The oscillation current IL of the ROS on the left side of FIG. 1, that is, a value I having an input signal to the SQUID gate on the right side of FIG.
When it exceeds G, the magnetic flux Φ 0 enters the SQUID loop of the gate during that time, so the critical current of the gate becomes lower than the current at the operating point, and the gate switches to the voltage state (between TG in FIG. 2 (B)) .

Oscillation current IL of ROS on the left side of FIG. 1, that is, a value I having an input signal to the SQUID gate on the right side of FIG.
Below G, magnetic flux Φ from inside the SQUID loop of the gate.
When 0 is eliminated, the critical current returns and the gate returns to the superconducting state (Fig. 2).

The current IL is IRB-I0 (IR
B: bias current of ROS, I0: maximum critical current of ROS), which is on the offset current (FIG. 2A).
It is necessary to design the loop inductance of the SQUID gate so that G (the current level capable of putting the magnetic flux Φ0 in the SQUID loop) is between IRB-I0 and IRB-Imin.
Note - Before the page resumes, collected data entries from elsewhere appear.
File: config.mk
export PLATFORM = sky130hd
export DESIGN_NAME = apb_csr_multi
export DESIGN_NICKNAME = d
export VERILOG_FILES = /design/src/rtl/apb_csr_multi.sv
export SDC_FILE = /design/constraint.sdc
export NUM_CORES = 1
export LEC_CHECK = 0
export CORE_ASPECT_RATIO = 1.75
export CORE_MARGIN = 4
export CORE_UTILIZATION = 30
export CTS_CLUSTER_SIZE = 30
export DETAILED_ROUTE_END_ITERATION = 10
export PLACE_DENSITY = 0.63
export SYNTH_ARGS = -nofsm -noshare
export SYNTH_HDL_FRONTEND = slang
export SYNTH_SLANG_ARGS = --single-unit
File: constraint.sdc
create_clock -name PCLK -period 2.3 [get_ports PCLK]
set_input_delay 0.23 -clock PCLK [delete_from_list [all_inputs] [get_ports PCLK]]
set_output_delay 0.23 -clock PCLK [all_outputs]
set_load 0.01 [all_outputs]
File: src/rtl/apb_csr_multi.sv
// apb_csr_multi: APB3 CSR slave for NUM_CH serial channels with FIFO wait states and PSLVERR; define APB_CSR_IRQ_EN for IRQEN/irq
module apb_csr_multi #(
  parameter int ADDRESSWIDTH = 6,
  parameter int DATAWIDTH = 8,
  parameter int NUM_CH = 2,
  parameter int WAIT_MAX = 15
) (
  input  logic                          PCLK,
  input  logic                          PRESET,
  input  logic [ADDRESSWIDTH-1:0]       PADDR,
  input  logic [DATAWIDTH-1:0]          PWDATA,
  input  logic                          PWRITE,
  input  logic                          PSELx,
  input  logic                          PENABLE,
  output logic [DATAWIDTH-1:0]          PRDATA,
  output logic                          PREADY,
  output logic                          PSLVERR,
  input  logic [NUM_CH-1:0]             tx_full,
  input  logic [NUM_CH-1:0]             rx_empty,
  input  logic [NUM_CH*8-1:0]           status_in,
  input  logic [NUM_CH*DATAWIDTH-1:0]   rx_data,
  output logic [NUM_CH-1:0]             tx_push,
  output logic [DATAWIDTH-1:0]          tx_data,
  output logic [NUM_CH-1:0]             rx_pop,
  output logic [NUM_CH*8-1:0]           cmd,
  output logic [NUM_CH*7-1:0]           slv_addr
`ifdef APB_CSR_IRQ_EN
  ,
  output logic                          irq
`endif
);
  localparam int DW = DATAWIDTH;
  localparam int CHW = ADDRESSWIDTH - 3;
  localparam int CW = WAIT_MAX > 0 ? $clog2(WAIT_MAX + 1) : 1;
  typedef enum logic [1:0] {IDLE, ACCESS, DONE} state_t;
  state_t state_q, state_d;
  logic [CW-1:0] cnt_q, cnt_d;
  logic [DW-1:0] prdata_q, prdata_d, tx_data_q, tx_data_d, rd, sel_rx;
  logic pready_q, pready_d, pslverr_q, pslverr_d;
  logic [NUM_CH-1:0] tx_push_q, tx_push_d, rx_pop_q, rx_pop_d;
  logic [NUM_CH*8-1:0] cmd_q, cmd_d;
  logic [NUM_CH*7-1:0] slv_addr_q, slv_addr_d;
  logic [CHW-1:0] ch;
  logic [2:0] off;
  logic [7:0] sel_cmd, sel_status;
  logic [6:0] sel_saddr;
  logic sel_full, sel_empty, off_ok, bad, stall, to_done, err, ok;
  logic unused_ok;
`ifdef APB_CSR_IRQ_EN
  logic [NUM_CH*3-1:0] irqen_q, irqen_d;
  logic [NUM_CH-1:0] err_q, err_d;
  logic [2:0] sel_irqen;
  logic irq_q, irq_d;
`endif
  // Decode the addressed register, decide wait/done/error and compute next register state
  always_comb begin
    ch = PADDR[ADDRESSWIDTH-1:3];
    off = PADDR[2:0];
    unused_ok = ^status_in;
    sel_cmd = '0;
    sel_status = '0;
    sel_saddr = '0;
    sel_rx = '0;
    sel_full = 1'b0;
    sel_empty = 1'b0;
`ifdef APB_CSR_IRQ_EN
    sel_irqen = '0;
    off_ok = off <= 3'd5;
`else
    off_ok = off <= 3'd4;
`endif
    for (int i = 0; i < NUM_CH; i++) begin
      if (ch == CHW'(i)) begin
        sel_cmd = cmd_q[i*8 +: 8];
        sel_status = status_in[i*8 +: 8];
        sel_saddr = slv_addr_q[i*7 +: 7];
        sel_rx = rx_data[i*DW +: DW];
        sel_full = tx_full[i];
        sel_empty = rx_empty[i];
`ifdef APB_CSR_IRQ_EN
        sel_irqen = irqen_q[i*3 +: 3];
`endif
      end
    end
    bad = !(int'(ch) < NUM_CH) || !off_ok || (PWRITE && (off == 3'd2 || off == 3'd3)) || (!PWRITE && off == 3'd1);
    stall = !bad && ((PWRITE && off == 3'd1 && sel_full) || (!PWRITE && off == 3'd3 && sel_empty));
    to_done = state_q == ACCESS && PSELx && !(stall && cnt_q != CW'(WAIT_MAX));
    err = bad || stall;
    ok = to_done && !err;
    state_d = state_q == IDLE ? (PSELx && PENABLE ? ACCESS : IDLE) :
              state_q == DONE ? IDLE : !PSELx ? IDLE : to_done ? DONE : ACCESS;
    cnt_d = state_q == ACCESS && PSELx && stall && !to_done ? cnt_q + CW'(1) : '0;
    rd = off == 3'd0 ? DW'(sel_cmd) :
         off == 3'd2 ? DW'({sel_full, 2'b00, sel_empty, sel_status[3:0]}) :
         off == 3'd3 ? sel_rx :
         off == 3'd4 ? DW'(sel_saddr) :
`ifdef APB_CSR_IRQ_EN
         DW'(sel_irqen);
`else
         '0;
`endif
    pready_d = to_done;
    pslverr_d = to_done && err;
    prdata_d = ok && !PWRITE ? rd : '0;
    tx_data_d = ok && PWRITE && off == 3'd1 ? PWDATA : tx_data_q;
    slv_addr_d = slv_addr_q;
    tx_push_d = '0;
    rx_pop_d = '0;
`ifdef APB_CSR_IRQ_EN
    irqen_d = irqen_q;
    err_d = err_q;
    irq_d = 1'b0;
`endif
    for (int i = 0; i < NUM_CH; i++) begin
      cmd_d[i*8 +: 8] = {4'b0000, cmd_q[i*8 +: 4]};
      if (ok && ch == CHW'(i)) begin
        if (PWRITE && off == 3'd0) cmd_d[i*8 +: 8] = PWDATA[7:0];
        if (PWRITE && off == 3'd4) slv_addr_d[i*7 +: 7] = PWDATA[6:0];
        tx_push_d[i] = PWRITE && off == 3'd1;
        rx_pop_d[i] = !PWRITE && off == 3'd3;
`ifdef APB_CSR_IRQ_EN
        if (PWRITE && off == 3'd5) begin
          irqen_d[i*3 +: 3] = PWDATA[2:0];
          err_d[i] = err_q[i] && PWDATA[2];
        end
`endif
      end
`ifdef APB_CSR_IRQ_EN
      if (to_done && err && ch == CHW'(i)) err_d[i] = 1'b1;
      irq_d = irq_d | (irqen_q[i*3] && !rx_empty[i]) | (irqen_q[i*3+1] && !tx_full[i]) | (irqen_q[i*3+2] && err_q[i]);
`endif
    end
  end
  // State, wait counter and all registered outputs
  always_ff @(posedge PCLK) begin
    if (PRESET) begin
      state_q <= IDLE;
      cnt_q <= '0;
      prdata_q <= '0;
      pready_q <= 1'b0;
      pslverr_q <= 1'b0;
      tx_push_q <= '0;
      rx_pop_q <= '0;
      tx_data_q <= '0;
      cmd_q <= '0;
      slv_addr_q <= '0;
`ifdef APB_CSR_IRQ_EN
      irqen_q <= '0;
      err_q <= '0;
      irq_q <= 1'b0;
`endif
    end else begin
      state_q <= state_d;
      cnt_q <= cnt_d;
      prdata_q <= prdata_d;
      pready_q <= pready_d;
      pslverr_q <= pslverr_d;
      tx_push_q <= tx_push_d;
      rx_pop_q <= rx_pop_d;
      tx_data_q <= tx_data_d;
      cmd_q <= cmd_d;
      slv_addr_q <= slv_addr_d;
`ifdef APB_CSR_IRQ_EN
      irqen_q <= irqen_d;
      err_q <= err_d;
      irq_q <= irq_d;
`endif
    end
  end
  assign PRDATA = prdata_q;
  assign PREADY = pready_q;
  assign PSLVERR = pslverr_q;
  assign tx_push = tx_push_q;
  assign rx_pop = rx_pop_q;
  assign tx_data = tx_data_q;
  assign cmd = cmd_q;
  assign slv_addr = slv_addr_q;
`ifdef APB_CSR_IRQ_EN
  assign irq = irq_q;
`endif
endmodule
==> results.sh, run 1 <==
export IMPL_grt_pass1_wl_mm=13.9
export IMPL_worstSetupEndpointType="flop"
export IMPL_outcome="completed"
export IMPL_antenna_cells=0
export IMPL_cts_setup_buffers=0
export IMPL_cts_clk_slew_worst_paths_ps=50
export IMPL_place_ws_ps=60.8
export IMPL_grtUsageMet2_pct=30.3
export IMPL_worst_r2r_endpoint="PRDATA[0]"
export IMPL_max_cap_viol_count=0
export IMPL_seq_area_frac_synth_pct=42.1
export IMPL_gp_congestion=0.798
export IMPL_fin_util_pct=47.4
export IMPL_hp_class="flop to flop"
export IMPL_crit_start="PADDR[2]"
export IMPL_drive_above_1_share_pct=13.0
export IMPL_die_area_mm2=0.0109
export IMPL_drc=0
export IMPL_syn_area_mm2=0.00276
export IMPL_ctsHoldBuffers=0
export IMPL_r2r_start="state_q[1]"
export IMPL_p_comb_share_pct=9.4
export IMPL_setup_ws_ps=377
export IMPL_cts_buffers_inserted=9
export IMPL_clockBufferDepth=2
export IMPL_critical_path_arrival_ps=2110
export IMPL_min_period_ps=1920
export IMPL_num_fill_cells=889
export IMPL_worstMarginPinSlew_ps=448
export IMPL_p_leak_uw=0.00162
export IMPL_cp_cell_sequence="clkdlybuf4s50_1, or4b_4, or4_1, mux2i_1, nor2_1"
export IMPL_power_density_mw_per_mm2=582
export IMPL_num_vias=2616
export IMPL_met1_usage_pct=18.8
export IMPL_antenna_found_initial=0
export IMPL_cts_max_level=3
export IMPL_grt_pass1_vias=2691
export IMPL_ff2ff_setup_slack_ps=640
export IMPL_cts_tree="yes"
export IMPL_crit_type="input port to flop"
export IMPL_busiest_layer="met2"
export IMPL_p_total_uw=2490
export IMPL_grt_setup_unrepaired="no"
export IMPL_p_int_uw=1960
export IMPL_ff2ff_path_depth=5
export IMPL_period_share_pct=83.6
export IMPL_clockPowerShare_pct=50.1
export IMPL_synth_edf_count=0
export IMPL_drt_pass1_iter_count=4
export IMPL_synth_top_area_share_pct=42.1
export IMPL_coreArea_mm2=0.00904
export IMPL_ys_flop_type="dfxtp_1"
export IMPL_ys_ff_latch=58
export IMPL_io_buffers=98
export IMPL_dp_hpwl_mm=6.83
export IMPL_fin_setup_tns_ps=0
export IMPL_critPathSlowestCell="or4_1"
export IMPL_grt_max_degree=46
export IMPL_stdcell_count=535
export IMPL_placed_cells=521
export IMPL_wire_per_inst_um=16.6
export IMPL_crit_path_end="cmd[8]"
export IMPL_ir_drop_mv=0.401
export IMPL_max_slew_margin_pct=69.9
export IMPL_p_switching_uw=532
export IMPL_max_stage_delay_ps=630
export IMPL_sw_frac_of_total_pct=21.4
export IMPL_yosys_warnings=0
export IMPL_first_iter_violations=164
export IMPL_hold_depth=1
export IMPL_final_nets=468
export IMPL_startpoint_type="input port"
export IMPL_synth_nets=352
export IMPL_die_x_um=80.5
export IMPL_clk_insertion_delay_late_ps=320
export IMPL_start_util_pct=30.5
export IMPL_overflow=0
export IMPL_setup_viol=0
export IMPL_yosys_area_top_type="dfxtp_1"
export IMPL_ant_nets=0
export IMPL_async_flop_share_pct=0
export IMPL_track_usage_pct=16.9
export IMPL_synth_xor_area_share_pct=0.635
export IMPL_syn_inst=296
export IMPL_synthMuxAreaShare_pct=18.0
export IMPL_finalHoldViolCount=0
export IMPL_wirelength_mm=8.89
export IMPL_chipHeight_um=135
export IMPL_avgSynthCellArea_um2=9.32
export IMPL_cts_resized=0
export IMPL_via_per_inst=4.89
export IMPL_cp_required_ps=2480
export IMPL_clock_skew_ps=10.3
export IMPL_synth_adder_area_share_pct=0.453
export IMPL_synth_top_family_by_area="simple AND/OR/NAND/NOR gates"
export IMPL_synth_compound_area_share_pct=9.75
export IMPL_pin_count=107
export IMPL_synthTopCellsByArea="dfxtp_1 42%, mux2i_1 16%, o21ai_0 3.8%"
export IMPL_clock_sinks=58
export IMPL_num_rows=46
export IMPL_area_growth_pct=55.0
export IMPL_power_frac_seq_pct=40.5
export IMPL_synth_distinct_cells=45
export IMPL_cp_max_fo=4
export IMPL_clock_fmax_mhz=520
export IMPL_ctsRootBufferMaster="clkbuf_16"
export IMPL_drv_slew=0
export IMPL_synthSimpleGateAreaFrac_pct=26.2
export IMPL_grtUsageMet3_pct=4.34
==> cell type report <==
class	instances	area (um^2)	share of cell area [%]
clock inverters	3	42.5	0.994
well taps	120	150	3.51
inverters	1	3.75	0.0877
clock buffers	11	233	5.44
repair buffers	123	1160	27.2
flip-flops and latches	58	1160	27.1
multi-input cells	219	1530	35.6
==> cell families after synthesis <==
kind of cell,count (synthesis)
AOI/OAI and AO/OA,46
adders and majority gates,1
muxes,49
and+or+nand+nor,121
DFF,58
xor gates and xnor gates,2
buffers and inverters,19
==> cells in the mapped netlist, types with 2 or more instances <==
| cell type | number |
|---|---|
| dfxtp_1 | 58 |
| mux2i_1 | 43 |
| nor2_1 | 26 |
| o21ai_0 | 21 |
| nand2b_1 | 16 |
| nor3_1 | 15 |
| nand3_1 | 14 |
| a21oi_1 | 13 |
| clkbuf_1 | 11 |
| and2_1 | 10 |
| buf_2 | 7 |
| nand2_1 | 7 |
| mux2_2 | 6 |
| a211oi_1 | 4 |
| or3b_2 | 4 |
| and3_1 | 3 |
| nor3b_1 | 3 |
| and3b_1 | 2 |
| nand3b_1 | 2 |
| nand4_1 | 2 |
| nor2b_1 | 2 |
| nor4_4 | 2 |
| nor4b_1 | 2 |
| nor4bb_1 | 2 |
==> cell usage in the layout, fill, tap and decap left out, types with 2 or more instances in the layout <==
| cell | count |
|---|---|
| clkdlybuf4s50_1 | 97 |
| dfxtp_1 | 58 |
| mux2i_1 | 43 |
| nor2_1 | 26 |
| buf_4 | 25 |
| o21ai_0 | 21 |
| nand2b_1 | 16 |
| nor3_1 | 15 |
| nand3_1 | 14 |
| a21oi_1 | 13 |
| and2_1 | 10 |
| clkbuf_16 | 9 |
| nand2_1 | 7 |
| mux2_2 | 6 |
| or3b_2 | 4 |
| a211oi_1 | 4 |
| nor3b_1 | 3 |
| and3_1 | 3 |
| nand3b_1 | 2 |
| nor4_4 | 2 |
| and3b_1 | 2 |
| nand4_1 | 2 |
| nor4bb_1 | 2 |
| nor2b_1 | 2 |
| clkbuf_1 | 2 |
==> metal layers <==
layer / part of all wire, % / routed length, um / vias to the layer above
li1: - / - / 1298
met2: 54 / 4840 / 79
met3: 5.7 / 503 / 7
met5: 0 / 0 / -
met1: 38 / 3410 / 1232
met4: 1.6 / 141 / 0
==> worst max-delay path: cells and delay by family <==
kind          cells  cell delay [ps]
buf+inv           1              420
simple gates      3             1240
mux               1              200
==> power by group through the flow <==
| stage | logic [uW] | clock network [uW] | registers [uW] |
|---|---|---|---|
| 2_1_floorplan | 102 | 0 | 1030 |
| 3_3_place_gp | 231 | 0 | 1030 |
| 3_5_place_dp | 234 | 0 | 1030 |
| 4_1_cts | 235 | 1280 | 1010 |
| 5_1_grt | 253 | 1320 | 1010 |
| 6_report | 234 | 1250 | 1010 |
==> stage by stage <==
stage	hold slack (ps)	area, um^2
2_1_floorplan	352	2760
3_3_place_gp	433	4000
3_5_place_dp	442	4000
4_1_cts	449	4280
5_1_grt	464	4280
6_report	446	4280
==> flip-flops by register name, summed over array words and instances (netlist names) <==
signal and count:
slv_addr 14, PSLVERR 1, cnt_q 4, rx_pop 2
tx_push 2, PREADY 1, tx_data 8, PRDATA 8
cmd 16, state_q 2
==> worst min-delay path by stage <==
stage	endpoint	from	slack, ps
after floorplan	cmd[12]	PWDATA[4]	350
final	cnt_q[0]	cnt_q[0]	450
after detailed placement	cnt_q[0]	cnt_q[0]	440
after global placement	cnt_q[0]	cnt_q[0]	430
after CTS	cnt_q[0]	cnt_q[0]	450
after global routing	cnt_q[0]	cnt_q[0]	460
Note: power is estimated with default switching activity, not from simulation.
==> inputs of run 2 (changes only) <==
==> constraint.sdc (replaced) <==
create_clock -name PCLK -period 1.9 [get_ports PCLK]
set_input_delay 0.19 -clock PCLK [delete_from_list [all_inputs] [get_ports PCLK]]
set_output_delay 0.19 -clock PCLK [all_outputs]
set_load 0.01 [all_outputs]
==> run 2 against run 1 <==
Net effect: worst hold slack lost 110 ps; cell count grew 2.6%; clock skew shrank 3.3 ps; sequential cell count is the same; largest power group unchanged; largest cell class unchanged; via count grew 4.2%; sequential share of layout area shrank 0.76 points; count of clock-buffer cells in the layout grew 2.
==> results.sh, run 2 (synthesis gave the netlist of run 1 again) <==
export IMPL_outcome="completed"
export IMPL_drive_above_1_share_pct=16.1
export IMPL_final_cell_mix="97 x clkdlybuf4s50_1, 58 x dfxtp_1, 43 x mux2i_1"
export IMPL_ff2ff_path_depth=6
export IMPL_largest_reg_flops=16
export IMPL_cts_tree="yes"
export IMPL_cp_max_fo=4
export IMPL_first_iter_violations=126
export IMPL_clock_fmax_mhz=547
export IMPL_antenna_cells=0
export IMPL_final_nets=480
export IMPL_placed_cells=533
export IMPL_startpoint_type="input port"
export IMPL_power_frac_seq_pct=41.0
export IMPL_clock_sinks=58
export IMPL_worstSetupEndpointType="flop"
export IMPL_grt_pass1_vias=2735
export IMPL_setup_viol=0
export IMPL_dp_hpwl_mm=7.12
export IMPL_area_growth_pct=59.5
export IMPL_track_usage_pct=17.5
export IMPL_wirelength_mm=9.24
export IMPL_cp_required_ps=2170
export IMPL_io_buffers=98
export IMPL_p_comb_share_pct=10.4
export IMPL_min_period_ps=1830
export IMPL_sw_frac_of_total_pct=22.6
export IMPL_ff2ff_setup_slack_ps=400
export IMPL_ant_nets=0
export IMPL_crit_start="PADDR[2]"
export IMPL_die_area_mm2=0.0109
export IMPL_power_density_mw_per_mm2=676
export IMPL_drv_slew=0
export IMPL_coreArea_mm2=0.00904
export IMPL_clock_skew_ps=6.97
export IMPL_num_fill_cells=892
export IMPL_overflow=0
export IMPL_via_per_inst=4.97
export IMPL_setup_ws_ps=70.9
export IMPL_gp_congestion=0.845
export IMPL_grt_pass1_wl_mm=14.2
export IMPL_cts_clk_slew_worst_paths_ps=50
export IMPL_cts_max_level=3
export IMPL_die_x_um=80.5
export IMPL_crit_type="input port to flop"
export IMPL_antenna_found_initial=0
export IMPL_max_slew_margin_pct=70.4
export IMPL_clk_insertion_delay_late_ps=330
export IMPL_num_rows=46
export IMPL_multi_input_area_mm2=0.00154
export IMPL_wire_per_inst_um=16.8
export IMPL_p_leak_uw=0.00169
export IMPL_pin_count=107
export IMPL_chipHeight_um=135
export IMPL_drt_pass1_iter_count=4
export IMPL_finalHoldViolCount=0
export IMPL_critical_path_arrival_ps=2100
export IMPL_p_switching_uw=673
export IMPL_cts_buffers_inserted=9
export IMPL_max_cap_viol_count=0
export IMPL_worstMarginPinSlew_ps=441
export IMPL_start_util_pct=30.5
export IMPL_crit_path_end="cmd[15]"
export IMPL_final_common_cell="clkdlybuf4s50_1"
export IMPL_grt_max_degree=46
export IMPL_cts_setup_buffers=0
export IMPL_stdcell_count=549
export IMPL_period_share_pct=96.3
export IMPL_num_vias=2726
export IMPL_grt_setup_unrepaired="no"
export IMPL_clockBufferDepth=2
export IMPL_worst_r2r_endpoint="slv_addr[7]"
export IMPL_ctsRootBufferMaster="clkbuf_16"
export IMPL_hold_slack_ps=335
export IMPL_clockPowerShare_pct=48.6
export IMPL_regArea_mm2=0.00116
export IMPL_ir_drop_mv=0.492
export IMPL_hp_class="input port to flop"
export IMPL_place_ws_ps=-300
export IMPL_p_int_uw=2300
export IMPL_drc=0
export IMPL_r2r_start="state_q[1]"
==> run 2: how the worst min path moves through the flow <==
stage	from	endpoint	slack (ps)	depth (start not counted)
3_3_place_gp	cnt_q[0]	cnt_q[0]	430	1
5_1_grt	PADDR[3]	PRDATA[6]	360	3
4_1_cts	PADDR[3]	PRDATA[6]	330	3
3_5_place_dp	cnt_q[0]	cnt_q[0]	440	1
2_1_floorplan	PWDATA[4]	cmd[12]	310	1
6_report	PADDR[3]	PRDATA[6]	340	3
==> run 2: critical path, cell delays in order <==
cell	delay (ps)
clkdlybuf4s50_1	420
or4b_4	580
or2_2	320
nor3_1	400
and2_1	190
==> run 2: stage by stage <==
step                area (um^2)  utilization, %  total power, uW  TNS, ps
global placement           4120            45.6             1550    -6400
floorplan                  2760               -             1370        0
global route               4400            48.7             3060        0
CTS                        4380            48.5             3000        0
detailed placement         4120            45.6             1550    -7160
finish                     4400            48.7             2980        0
==> run 2: routing by layer <==
layer | part of all wire (%) | global-route usage, % | wire (um)
met5 | 0 | 0 | 0
met4 | 2.8 | 8.93 | 254
met3 | 4.7 | 3.94 | 434
met2 | 54 | 30.6 | 5010
met1 | 38 | 19.3 | 3540
==> run 2: repair_timing <==
item                                    CTS  global route
resized for setup                         0             3
endpoints found under the setup margin    0             3
hold buffers                              0             0
==> run 2: layout make-up <==
cell class	instances	share of cell area (%)
inverter	1	0.0853
multi-input combinational	219	35.0
sequential	58	26.4
timing repair buffer	135	29.1
tap	120	3.41
clock buffer	13	5.69
clock inverter	3	0.341
==> run 2: power by group through the flow <==
stage	registers (uW)	logic, uW	clock network [uW]
after detailed placement	1250	307	0
after CTS	1220	309	1470
after global placement	1250	304	0
after floorplan	1250	123	0
final	1220	309	1450
after global routing	1220	333	1510
==> inputs of run 3 (changes only) <==
--- a/config.mk
+++ b/config.mk
@@ -10,6 +10,7 @@
 export CORE_UTILIZATION = 30
 export CTS_CLUSTER_SIZE = 30
 export DETAILED_ROUTE_END_ITERATION = 10
+export GPL_ROUTABILITY_DRIVEN = 0
 export PLACE_DENSITY = 0.63
 export SYNTH_ARGS = -nofsm -noshare
 export SYNTH_HDL_FRONTEND = slang
==> results of run 3 <==
Final layout, timing and power as in run 2 (identical DEF).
At this time, in order to make the output cycle equal to the input cycle, the gate must be designed so that the magnetic flux does not enter Φ 0/2 or more.

As described above, the relationship between the input signal and the output signal of the SQUID device of this embodiment is as shown in FIG.
The output current has a rectangular wave. Further, the duty (TG / T) of the output wave is somewhat shorter than the duty (TR / T) of the input wave. Thus, although the cycle T of the input signal does not change, the duty of the output wave changes depending on the setting of IG.

The output current Iout is about the gate bias current, and the output voltage Vout is about the gap voltage (2.8 mV). The input signal is analog, but the output signal is digital. Output current I
out becomes the drive current of the circuit in the subsequent stage. Non-latch type SQ
The UID gate acts as a so-called buffer amplifier.

In the above description, the non-latch type SQUID gate is used. In the latch type SQUID gate, once the gate is switched, the bias current must be set to zero, and the gate current corresponding to the oscillation current of RO or ROS is required. This is because the latch type SQUID gate is not suitable for accurately reproducing the oscillation cycle of RO or ROS.

The present invention is not limited to the above embodiment. The above-mentioned embodiment is an exemplification, has substantially the same configuration as the technical idea described in the scope of the claims of the present invention, and has any similar effect to the present invention. It is included in the technical scope of the invention.

For example, in the above embodiment, the example in which RS is provided on the input stage side of the non-latch type SQUID gate has been described, but the present invention is not limited to this, and RO may be provided.

[0019]

As described above, according to the present invention having the above-mentioned structure, RO or ROS is a non-latching SQUI.
By magnetically coupling with the D gate, RO or R
It became possible to take out the oscillation output of the OS with a current.

[Brief description of drawings]

FIG. 1 is an equivalent circuit diagram showing a configuration of an SQUID device according to an embodiment of the present invention.

FIG. 2 is a diagram showing an operation of the SQUID device shown in FIG.

FIG. 3 is an equivalent circuit diagram showing a configuration of a conventional relaxation oscillator.

FIG. 4 is an equivalent circuit diagram showing a configuration of a conventional relaxation oscillation type SQUID.

[Explanation of symbols]

 Ls shunt inductance Rs shunt resistance

Claims (2)

[Claims] 1. A SQUID comprising: a relaxation oscillator circuit having one Josephson junction, a shunt inductor, and a shunt resistor; and a non-latching SQUID gate having an SQUID loop having two Josephson junctions and a load resistor. An SQUID device, wherein the shunt inductor and the SQUID loop are magnetically coupled. 2. A relaxation oscillation type SQUID having a first SQUID loop having two Josephson junctions, a shunt inductor and a shunt resistance, and a second SQUID loop having two Josephson junctions and a load resistance. An SQUID device comprising a non-latching SQUID gate, wherein the shunt inductor and the second SQUID loop are magnetically coupled.